::: DATA IN THIS EXERCISE :::

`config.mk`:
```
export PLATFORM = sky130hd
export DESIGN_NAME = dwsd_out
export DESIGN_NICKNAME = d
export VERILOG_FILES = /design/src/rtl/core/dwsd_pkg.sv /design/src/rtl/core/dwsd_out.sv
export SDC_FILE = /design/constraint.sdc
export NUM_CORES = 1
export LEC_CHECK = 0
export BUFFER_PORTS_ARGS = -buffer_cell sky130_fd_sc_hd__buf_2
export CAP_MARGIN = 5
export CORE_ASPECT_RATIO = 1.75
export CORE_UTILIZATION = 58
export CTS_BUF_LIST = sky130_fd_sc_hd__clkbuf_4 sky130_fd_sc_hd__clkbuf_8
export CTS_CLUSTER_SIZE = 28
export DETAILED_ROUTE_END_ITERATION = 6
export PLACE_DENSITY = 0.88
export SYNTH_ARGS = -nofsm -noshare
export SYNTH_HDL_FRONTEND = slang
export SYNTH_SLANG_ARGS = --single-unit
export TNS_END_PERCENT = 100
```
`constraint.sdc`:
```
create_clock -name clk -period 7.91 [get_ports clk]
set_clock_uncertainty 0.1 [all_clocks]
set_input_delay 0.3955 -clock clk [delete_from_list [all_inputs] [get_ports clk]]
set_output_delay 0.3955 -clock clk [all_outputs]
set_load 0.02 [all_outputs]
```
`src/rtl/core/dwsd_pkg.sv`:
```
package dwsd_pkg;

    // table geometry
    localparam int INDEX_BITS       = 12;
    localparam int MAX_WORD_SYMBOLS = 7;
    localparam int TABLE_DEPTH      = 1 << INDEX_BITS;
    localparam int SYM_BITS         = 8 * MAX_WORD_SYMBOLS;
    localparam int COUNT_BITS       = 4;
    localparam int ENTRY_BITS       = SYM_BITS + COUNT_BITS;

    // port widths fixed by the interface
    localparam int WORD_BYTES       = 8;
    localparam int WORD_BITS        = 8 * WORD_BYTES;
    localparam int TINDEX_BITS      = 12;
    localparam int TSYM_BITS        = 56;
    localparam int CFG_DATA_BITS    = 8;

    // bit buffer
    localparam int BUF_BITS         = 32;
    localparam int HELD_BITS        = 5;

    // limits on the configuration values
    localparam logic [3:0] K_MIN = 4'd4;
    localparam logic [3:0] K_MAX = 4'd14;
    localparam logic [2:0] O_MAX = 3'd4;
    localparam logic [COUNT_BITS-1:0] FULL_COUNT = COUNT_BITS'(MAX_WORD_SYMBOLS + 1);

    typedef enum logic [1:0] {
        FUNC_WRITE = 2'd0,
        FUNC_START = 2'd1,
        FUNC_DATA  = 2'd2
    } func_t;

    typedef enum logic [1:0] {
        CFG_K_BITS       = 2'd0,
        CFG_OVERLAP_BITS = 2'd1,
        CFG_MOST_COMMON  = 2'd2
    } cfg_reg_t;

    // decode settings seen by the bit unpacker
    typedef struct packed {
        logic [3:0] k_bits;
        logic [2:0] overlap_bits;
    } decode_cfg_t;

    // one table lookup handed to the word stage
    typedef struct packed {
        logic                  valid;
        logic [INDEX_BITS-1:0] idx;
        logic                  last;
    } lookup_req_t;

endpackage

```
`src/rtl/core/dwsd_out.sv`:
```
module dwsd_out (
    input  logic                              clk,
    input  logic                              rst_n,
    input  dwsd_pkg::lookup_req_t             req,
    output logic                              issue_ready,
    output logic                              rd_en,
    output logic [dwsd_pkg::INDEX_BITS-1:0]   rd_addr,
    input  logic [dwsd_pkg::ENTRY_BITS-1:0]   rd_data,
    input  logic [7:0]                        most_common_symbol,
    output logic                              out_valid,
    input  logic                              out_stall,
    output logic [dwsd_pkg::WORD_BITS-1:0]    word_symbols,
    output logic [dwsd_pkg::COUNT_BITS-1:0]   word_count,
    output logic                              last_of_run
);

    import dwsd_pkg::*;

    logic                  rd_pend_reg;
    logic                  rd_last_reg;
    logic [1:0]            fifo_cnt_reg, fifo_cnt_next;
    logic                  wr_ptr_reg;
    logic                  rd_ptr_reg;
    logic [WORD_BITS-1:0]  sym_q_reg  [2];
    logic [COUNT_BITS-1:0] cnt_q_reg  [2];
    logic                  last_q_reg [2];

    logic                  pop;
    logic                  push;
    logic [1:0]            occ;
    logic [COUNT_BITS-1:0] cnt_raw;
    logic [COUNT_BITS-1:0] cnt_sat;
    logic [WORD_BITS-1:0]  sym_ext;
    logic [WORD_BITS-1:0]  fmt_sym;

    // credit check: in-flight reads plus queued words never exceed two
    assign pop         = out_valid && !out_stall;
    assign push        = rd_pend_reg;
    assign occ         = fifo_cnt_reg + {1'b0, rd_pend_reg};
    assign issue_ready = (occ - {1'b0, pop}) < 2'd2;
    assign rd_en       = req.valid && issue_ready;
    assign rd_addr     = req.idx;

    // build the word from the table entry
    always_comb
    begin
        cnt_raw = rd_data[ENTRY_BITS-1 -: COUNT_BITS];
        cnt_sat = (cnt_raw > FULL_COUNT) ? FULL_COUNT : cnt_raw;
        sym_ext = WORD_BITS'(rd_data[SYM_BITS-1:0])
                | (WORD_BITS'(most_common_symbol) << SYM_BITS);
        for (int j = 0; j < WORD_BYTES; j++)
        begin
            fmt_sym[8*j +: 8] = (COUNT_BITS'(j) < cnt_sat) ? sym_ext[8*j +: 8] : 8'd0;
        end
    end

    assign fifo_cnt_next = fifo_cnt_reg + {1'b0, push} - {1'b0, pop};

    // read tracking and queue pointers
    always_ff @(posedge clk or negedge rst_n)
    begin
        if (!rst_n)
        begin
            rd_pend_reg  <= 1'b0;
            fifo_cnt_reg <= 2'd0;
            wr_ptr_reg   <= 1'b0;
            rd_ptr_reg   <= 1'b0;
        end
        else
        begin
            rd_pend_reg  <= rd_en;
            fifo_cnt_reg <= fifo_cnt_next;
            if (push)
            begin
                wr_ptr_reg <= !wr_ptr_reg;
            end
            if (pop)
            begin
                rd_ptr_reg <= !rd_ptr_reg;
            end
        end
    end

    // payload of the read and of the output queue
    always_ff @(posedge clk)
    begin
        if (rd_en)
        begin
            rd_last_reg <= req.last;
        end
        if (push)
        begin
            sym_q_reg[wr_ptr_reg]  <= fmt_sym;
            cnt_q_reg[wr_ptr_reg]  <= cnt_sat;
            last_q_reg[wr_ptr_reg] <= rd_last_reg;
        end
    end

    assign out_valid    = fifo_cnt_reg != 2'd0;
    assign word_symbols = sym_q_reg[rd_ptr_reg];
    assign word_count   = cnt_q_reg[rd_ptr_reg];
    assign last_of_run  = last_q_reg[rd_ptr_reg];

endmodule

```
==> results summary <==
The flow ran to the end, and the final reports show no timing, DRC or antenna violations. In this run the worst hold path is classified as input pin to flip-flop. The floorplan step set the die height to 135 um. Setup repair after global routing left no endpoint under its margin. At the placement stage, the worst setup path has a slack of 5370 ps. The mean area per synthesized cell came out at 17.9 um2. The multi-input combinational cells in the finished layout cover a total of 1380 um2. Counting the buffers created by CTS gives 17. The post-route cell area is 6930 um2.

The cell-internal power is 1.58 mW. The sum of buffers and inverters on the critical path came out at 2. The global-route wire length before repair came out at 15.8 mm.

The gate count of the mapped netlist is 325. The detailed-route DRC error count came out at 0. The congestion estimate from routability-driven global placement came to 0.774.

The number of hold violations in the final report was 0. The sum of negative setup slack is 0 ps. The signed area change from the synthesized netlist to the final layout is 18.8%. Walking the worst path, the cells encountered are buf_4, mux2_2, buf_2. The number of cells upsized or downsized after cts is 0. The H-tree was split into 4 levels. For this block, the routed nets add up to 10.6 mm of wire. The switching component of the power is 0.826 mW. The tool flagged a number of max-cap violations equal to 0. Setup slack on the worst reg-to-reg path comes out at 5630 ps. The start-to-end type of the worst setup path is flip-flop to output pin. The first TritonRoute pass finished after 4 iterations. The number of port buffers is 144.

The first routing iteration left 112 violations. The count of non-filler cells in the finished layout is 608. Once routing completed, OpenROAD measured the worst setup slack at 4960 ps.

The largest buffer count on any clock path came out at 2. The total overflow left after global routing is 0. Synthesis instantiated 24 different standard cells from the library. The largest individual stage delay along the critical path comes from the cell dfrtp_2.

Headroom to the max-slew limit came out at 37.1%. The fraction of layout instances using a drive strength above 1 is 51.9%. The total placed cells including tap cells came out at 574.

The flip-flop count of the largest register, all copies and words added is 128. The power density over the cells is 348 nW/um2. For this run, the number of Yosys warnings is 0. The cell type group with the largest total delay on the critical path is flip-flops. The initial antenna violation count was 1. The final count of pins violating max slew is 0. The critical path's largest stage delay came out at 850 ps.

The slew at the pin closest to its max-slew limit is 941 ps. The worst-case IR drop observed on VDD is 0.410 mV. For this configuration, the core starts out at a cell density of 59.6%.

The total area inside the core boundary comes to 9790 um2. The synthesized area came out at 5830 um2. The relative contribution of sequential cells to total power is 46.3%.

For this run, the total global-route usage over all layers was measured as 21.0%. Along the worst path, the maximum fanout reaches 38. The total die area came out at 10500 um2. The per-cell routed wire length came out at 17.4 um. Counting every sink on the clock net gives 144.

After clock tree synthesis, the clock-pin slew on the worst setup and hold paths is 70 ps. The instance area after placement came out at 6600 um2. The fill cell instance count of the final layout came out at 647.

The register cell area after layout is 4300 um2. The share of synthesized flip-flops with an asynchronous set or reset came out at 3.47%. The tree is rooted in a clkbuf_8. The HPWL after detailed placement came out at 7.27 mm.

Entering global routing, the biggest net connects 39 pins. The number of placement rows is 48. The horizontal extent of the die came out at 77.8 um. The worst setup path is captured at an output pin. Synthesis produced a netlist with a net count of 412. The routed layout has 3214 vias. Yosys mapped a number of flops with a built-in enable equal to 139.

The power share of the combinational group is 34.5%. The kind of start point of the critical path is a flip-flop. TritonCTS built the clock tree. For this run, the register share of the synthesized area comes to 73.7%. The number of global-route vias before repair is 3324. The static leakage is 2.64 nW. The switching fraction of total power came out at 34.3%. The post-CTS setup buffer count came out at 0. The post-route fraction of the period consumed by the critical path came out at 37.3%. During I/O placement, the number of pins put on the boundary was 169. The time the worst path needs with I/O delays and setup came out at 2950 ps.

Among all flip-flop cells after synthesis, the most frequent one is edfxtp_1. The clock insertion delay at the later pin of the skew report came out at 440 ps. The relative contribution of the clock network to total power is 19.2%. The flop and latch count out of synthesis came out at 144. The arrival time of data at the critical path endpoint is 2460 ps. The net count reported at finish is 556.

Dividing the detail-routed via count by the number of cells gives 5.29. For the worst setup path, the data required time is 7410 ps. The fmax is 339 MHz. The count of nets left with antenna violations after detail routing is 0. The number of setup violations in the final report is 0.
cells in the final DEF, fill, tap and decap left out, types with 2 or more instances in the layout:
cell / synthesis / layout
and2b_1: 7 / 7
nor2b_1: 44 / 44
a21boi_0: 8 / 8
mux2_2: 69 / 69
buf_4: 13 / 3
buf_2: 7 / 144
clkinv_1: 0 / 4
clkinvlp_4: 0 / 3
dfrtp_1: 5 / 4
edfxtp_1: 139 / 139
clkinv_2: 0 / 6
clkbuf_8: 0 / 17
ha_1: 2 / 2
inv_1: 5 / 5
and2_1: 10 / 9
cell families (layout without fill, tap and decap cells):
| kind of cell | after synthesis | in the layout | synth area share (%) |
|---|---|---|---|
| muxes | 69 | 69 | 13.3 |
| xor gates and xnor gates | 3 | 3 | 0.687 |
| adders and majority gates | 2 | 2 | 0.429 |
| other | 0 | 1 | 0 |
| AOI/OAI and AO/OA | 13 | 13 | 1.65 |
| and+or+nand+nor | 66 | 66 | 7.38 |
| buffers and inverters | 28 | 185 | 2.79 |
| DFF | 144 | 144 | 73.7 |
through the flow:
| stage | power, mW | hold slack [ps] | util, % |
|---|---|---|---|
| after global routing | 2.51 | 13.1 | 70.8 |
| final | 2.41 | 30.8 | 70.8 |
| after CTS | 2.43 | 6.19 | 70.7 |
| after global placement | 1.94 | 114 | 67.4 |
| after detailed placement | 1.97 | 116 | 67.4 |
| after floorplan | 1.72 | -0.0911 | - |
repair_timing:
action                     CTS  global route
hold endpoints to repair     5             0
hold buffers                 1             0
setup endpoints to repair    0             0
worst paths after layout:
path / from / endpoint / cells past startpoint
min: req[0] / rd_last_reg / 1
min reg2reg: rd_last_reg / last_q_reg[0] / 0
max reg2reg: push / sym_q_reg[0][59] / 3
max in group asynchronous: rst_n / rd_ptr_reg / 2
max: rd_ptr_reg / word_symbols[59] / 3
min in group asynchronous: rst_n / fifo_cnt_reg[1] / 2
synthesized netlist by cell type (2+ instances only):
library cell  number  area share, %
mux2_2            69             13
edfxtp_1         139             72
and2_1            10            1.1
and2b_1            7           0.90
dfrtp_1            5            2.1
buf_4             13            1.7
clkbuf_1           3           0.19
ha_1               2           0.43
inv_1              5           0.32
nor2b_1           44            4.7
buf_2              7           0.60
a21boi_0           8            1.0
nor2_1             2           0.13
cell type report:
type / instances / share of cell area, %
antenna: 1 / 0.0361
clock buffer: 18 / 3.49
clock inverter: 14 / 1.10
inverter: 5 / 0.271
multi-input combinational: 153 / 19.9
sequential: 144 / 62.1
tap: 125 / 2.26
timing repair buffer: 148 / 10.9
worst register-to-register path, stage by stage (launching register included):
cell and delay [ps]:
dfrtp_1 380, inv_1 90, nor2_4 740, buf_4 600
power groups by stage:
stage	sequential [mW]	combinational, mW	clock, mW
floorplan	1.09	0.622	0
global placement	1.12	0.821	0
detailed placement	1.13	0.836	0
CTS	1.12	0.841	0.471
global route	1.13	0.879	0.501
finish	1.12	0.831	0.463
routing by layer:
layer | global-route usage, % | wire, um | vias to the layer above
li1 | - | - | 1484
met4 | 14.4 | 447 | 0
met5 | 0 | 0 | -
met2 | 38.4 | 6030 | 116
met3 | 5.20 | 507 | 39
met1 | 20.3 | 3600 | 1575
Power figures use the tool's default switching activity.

:::
::: DATA IN THIS EXERCISE :::

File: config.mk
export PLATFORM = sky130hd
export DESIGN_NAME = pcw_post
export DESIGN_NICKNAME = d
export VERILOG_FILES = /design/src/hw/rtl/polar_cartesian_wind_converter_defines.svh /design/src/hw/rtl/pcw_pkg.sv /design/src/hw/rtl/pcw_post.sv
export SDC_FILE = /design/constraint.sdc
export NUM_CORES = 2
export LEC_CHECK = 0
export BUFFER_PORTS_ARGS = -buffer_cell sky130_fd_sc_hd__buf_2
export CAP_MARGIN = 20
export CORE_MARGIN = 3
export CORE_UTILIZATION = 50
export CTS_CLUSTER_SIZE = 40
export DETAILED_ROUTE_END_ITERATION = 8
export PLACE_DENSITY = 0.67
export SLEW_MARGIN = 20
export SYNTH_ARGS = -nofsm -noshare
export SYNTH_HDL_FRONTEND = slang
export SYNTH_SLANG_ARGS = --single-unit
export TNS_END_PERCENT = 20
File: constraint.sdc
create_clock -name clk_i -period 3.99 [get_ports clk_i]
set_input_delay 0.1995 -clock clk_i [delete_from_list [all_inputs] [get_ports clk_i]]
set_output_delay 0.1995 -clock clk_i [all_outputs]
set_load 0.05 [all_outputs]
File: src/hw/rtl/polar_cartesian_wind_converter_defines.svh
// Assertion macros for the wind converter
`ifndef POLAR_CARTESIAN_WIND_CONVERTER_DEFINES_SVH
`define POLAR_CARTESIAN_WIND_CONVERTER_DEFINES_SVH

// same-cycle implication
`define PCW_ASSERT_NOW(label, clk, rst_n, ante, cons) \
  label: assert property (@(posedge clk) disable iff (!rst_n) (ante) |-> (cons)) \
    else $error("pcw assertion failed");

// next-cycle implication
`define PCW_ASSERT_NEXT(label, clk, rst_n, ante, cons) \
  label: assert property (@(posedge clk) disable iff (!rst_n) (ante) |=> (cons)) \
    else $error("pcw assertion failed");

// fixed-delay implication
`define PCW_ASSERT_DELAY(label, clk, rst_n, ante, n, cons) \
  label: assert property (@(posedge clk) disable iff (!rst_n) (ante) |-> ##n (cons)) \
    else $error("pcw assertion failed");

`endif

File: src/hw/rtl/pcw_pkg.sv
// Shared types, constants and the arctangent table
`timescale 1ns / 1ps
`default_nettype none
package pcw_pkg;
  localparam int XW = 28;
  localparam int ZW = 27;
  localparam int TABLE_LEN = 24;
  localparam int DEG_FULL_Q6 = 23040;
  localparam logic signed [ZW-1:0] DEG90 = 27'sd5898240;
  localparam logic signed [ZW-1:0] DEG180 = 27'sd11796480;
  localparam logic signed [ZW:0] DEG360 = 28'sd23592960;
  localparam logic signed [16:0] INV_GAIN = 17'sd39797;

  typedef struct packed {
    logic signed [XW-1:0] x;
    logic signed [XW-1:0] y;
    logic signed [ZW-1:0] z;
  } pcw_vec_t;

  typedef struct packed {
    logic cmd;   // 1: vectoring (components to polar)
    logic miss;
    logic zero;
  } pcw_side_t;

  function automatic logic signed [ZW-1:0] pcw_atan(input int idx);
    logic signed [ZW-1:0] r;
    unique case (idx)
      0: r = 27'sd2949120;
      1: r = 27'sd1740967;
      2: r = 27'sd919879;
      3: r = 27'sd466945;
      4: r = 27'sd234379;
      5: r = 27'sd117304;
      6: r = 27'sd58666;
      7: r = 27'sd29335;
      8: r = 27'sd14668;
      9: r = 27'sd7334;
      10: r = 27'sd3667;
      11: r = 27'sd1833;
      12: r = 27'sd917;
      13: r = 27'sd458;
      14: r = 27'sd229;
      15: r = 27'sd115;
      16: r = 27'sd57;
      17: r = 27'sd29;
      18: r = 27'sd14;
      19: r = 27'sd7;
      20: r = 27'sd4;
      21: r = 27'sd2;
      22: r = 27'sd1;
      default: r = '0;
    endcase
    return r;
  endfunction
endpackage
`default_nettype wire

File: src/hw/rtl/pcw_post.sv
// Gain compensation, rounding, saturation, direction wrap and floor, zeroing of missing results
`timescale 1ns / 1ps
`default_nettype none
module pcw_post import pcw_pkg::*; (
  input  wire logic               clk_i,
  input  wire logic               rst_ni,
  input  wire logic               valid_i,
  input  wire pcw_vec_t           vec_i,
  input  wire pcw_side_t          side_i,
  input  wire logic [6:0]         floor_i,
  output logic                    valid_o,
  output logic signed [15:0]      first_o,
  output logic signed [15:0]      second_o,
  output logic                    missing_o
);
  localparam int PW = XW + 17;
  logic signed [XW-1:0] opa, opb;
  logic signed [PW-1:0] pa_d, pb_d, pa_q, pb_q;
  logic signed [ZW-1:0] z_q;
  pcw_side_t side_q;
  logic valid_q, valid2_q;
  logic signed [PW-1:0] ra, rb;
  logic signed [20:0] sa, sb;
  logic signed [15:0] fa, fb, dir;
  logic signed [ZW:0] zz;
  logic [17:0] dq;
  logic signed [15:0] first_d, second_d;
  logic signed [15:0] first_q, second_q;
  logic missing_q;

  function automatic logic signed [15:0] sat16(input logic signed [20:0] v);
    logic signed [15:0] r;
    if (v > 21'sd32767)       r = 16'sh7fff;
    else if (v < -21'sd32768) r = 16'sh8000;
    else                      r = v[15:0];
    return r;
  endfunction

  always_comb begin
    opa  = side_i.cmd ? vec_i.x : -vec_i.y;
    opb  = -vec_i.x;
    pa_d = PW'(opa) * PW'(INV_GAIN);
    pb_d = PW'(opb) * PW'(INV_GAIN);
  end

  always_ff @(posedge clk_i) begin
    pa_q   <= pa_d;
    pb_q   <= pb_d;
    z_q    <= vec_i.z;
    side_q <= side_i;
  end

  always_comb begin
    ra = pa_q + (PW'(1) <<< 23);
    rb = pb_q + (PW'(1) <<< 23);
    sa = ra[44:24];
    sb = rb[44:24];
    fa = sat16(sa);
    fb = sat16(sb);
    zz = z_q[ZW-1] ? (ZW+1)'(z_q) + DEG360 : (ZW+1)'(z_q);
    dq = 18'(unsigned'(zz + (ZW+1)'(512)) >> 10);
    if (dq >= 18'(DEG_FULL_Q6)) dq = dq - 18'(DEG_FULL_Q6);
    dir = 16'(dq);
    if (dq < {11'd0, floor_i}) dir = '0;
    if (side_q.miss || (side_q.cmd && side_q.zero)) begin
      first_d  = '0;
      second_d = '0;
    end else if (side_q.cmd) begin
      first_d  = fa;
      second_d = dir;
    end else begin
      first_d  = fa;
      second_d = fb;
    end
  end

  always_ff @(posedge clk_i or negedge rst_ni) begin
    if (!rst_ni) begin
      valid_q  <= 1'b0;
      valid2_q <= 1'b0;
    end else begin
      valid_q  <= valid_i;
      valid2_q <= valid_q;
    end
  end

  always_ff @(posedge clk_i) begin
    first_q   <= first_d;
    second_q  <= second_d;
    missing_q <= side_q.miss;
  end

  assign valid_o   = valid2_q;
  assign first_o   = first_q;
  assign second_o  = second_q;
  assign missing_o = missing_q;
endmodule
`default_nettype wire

:::
::: DATA IN THIS EXERCISE :::

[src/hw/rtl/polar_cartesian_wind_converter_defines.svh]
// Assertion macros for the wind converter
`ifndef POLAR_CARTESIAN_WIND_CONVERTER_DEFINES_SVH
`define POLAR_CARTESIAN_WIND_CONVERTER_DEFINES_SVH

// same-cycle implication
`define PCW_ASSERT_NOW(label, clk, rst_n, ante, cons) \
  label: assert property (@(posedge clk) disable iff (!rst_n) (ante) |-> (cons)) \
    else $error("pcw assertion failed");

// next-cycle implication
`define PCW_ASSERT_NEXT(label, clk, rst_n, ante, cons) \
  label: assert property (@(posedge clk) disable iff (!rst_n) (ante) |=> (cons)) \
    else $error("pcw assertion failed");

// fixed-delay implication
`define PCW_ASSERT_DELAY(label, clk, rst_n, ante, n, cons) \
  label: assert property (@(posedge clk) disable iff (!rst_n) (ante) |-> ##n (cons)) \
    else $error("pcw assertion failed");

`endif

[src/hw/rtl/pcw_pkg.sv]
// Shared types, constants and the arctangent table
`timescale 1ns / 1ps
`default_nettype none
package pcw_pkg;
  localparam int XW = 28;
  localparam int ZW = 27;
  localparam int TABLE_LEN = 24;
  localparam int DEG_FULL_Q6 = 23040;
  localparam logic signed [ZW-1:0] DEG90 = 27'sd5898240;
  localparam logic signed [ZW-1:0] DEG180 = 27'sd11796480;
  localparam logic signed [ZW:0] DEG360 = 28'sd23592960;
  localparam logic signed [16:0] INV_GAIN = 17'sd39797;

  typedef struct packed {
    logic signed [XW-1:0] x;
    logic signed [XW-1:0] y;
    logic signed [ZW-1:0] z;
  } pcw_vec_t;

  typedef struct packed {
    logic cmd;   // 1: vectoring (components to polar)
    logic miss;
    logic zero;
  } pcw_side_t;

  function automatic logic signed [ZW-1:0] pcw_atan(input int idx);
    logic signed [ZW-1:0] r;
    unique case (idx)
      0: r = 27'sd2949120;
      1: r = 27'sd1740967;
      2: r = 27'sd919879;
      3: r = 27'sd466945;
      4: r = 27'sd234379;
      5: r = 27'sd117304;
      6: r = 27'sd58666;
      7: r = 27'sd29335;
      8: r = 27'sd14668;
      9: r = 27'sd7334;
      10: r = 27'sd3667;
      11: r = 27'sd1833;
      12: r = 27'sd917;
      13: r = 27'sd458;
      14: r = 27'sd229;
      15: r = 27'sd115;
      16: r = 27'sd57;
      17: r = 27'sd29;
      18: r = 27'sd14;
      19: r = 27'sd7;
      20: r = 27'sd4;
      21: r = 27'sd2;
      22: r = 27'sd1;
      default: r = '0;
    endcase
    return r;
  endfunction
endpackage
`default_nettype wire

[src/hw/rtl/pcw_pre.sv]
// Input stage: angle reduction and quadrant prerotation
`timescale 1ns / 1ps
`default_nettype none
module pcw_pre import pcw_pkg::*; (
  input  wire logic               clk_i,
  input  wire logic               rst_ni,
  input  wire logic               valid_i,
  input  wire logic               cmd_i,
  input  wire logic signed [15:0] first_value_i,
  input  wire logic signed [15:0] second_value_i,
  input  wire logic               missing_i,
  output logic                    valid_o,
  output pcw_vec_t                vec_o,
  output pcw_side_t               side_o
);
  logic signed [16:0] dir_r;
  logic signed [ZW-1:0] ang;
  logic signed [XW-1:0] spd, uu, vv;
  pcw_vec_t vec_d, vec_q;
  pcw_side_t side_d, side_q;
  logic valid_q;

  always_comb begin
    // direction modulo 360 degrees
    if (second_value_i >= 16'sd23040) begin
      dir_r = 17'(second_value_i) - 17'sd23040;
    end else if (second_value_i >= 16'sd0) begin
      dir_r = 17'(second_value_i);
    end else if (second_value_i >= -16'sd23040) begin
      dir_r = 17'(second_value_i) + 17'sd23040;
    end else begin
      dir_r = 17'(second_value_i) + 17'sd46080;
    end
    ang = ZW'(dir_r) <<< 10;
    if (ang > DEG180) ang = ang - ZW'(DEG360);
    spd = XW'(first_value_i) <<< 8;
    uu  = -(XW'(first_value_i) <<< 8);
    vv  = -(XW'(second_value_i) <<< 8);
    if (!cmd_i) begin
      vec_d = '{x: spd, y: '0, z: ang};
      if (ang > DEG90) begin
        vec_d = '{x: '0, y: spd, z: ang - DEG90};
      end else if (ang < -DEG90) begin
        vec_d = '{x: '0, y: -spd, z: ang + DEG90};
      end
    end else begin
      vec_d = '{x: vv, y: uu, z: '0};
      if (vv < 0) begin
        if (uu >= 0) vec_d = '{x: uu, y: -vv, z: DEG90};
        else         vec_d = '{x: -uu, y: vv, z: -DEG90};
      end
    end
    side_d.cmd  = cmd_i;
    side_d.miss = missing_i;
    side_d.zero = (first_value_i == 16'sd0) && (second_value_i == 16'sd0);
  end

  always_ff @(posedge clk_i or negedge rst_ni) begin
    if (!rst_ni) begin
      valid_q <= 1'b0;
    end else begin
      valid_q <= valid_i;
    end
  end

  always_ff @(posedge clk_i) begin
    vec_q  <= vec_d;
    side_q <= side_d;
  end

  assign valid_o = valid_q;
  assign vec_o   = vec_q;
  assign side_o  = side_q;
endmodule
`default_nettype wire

:::

§ ASSIGNMENT: Go over the listing above and copy out each line that includes "usage".

§ SOLUTION TO THE EXERCISE:
For this run, the total global-route usage over all layers was measured as 21.0%. Along the worst path, the maximum fanout reaches 38. The total die area came out at 10500 um2. The per-cell routed wire length came out at 17.4 um. Counting every sink on the clock net gives 144.
layer | global-route usage, % | wire, um | vias to the layer above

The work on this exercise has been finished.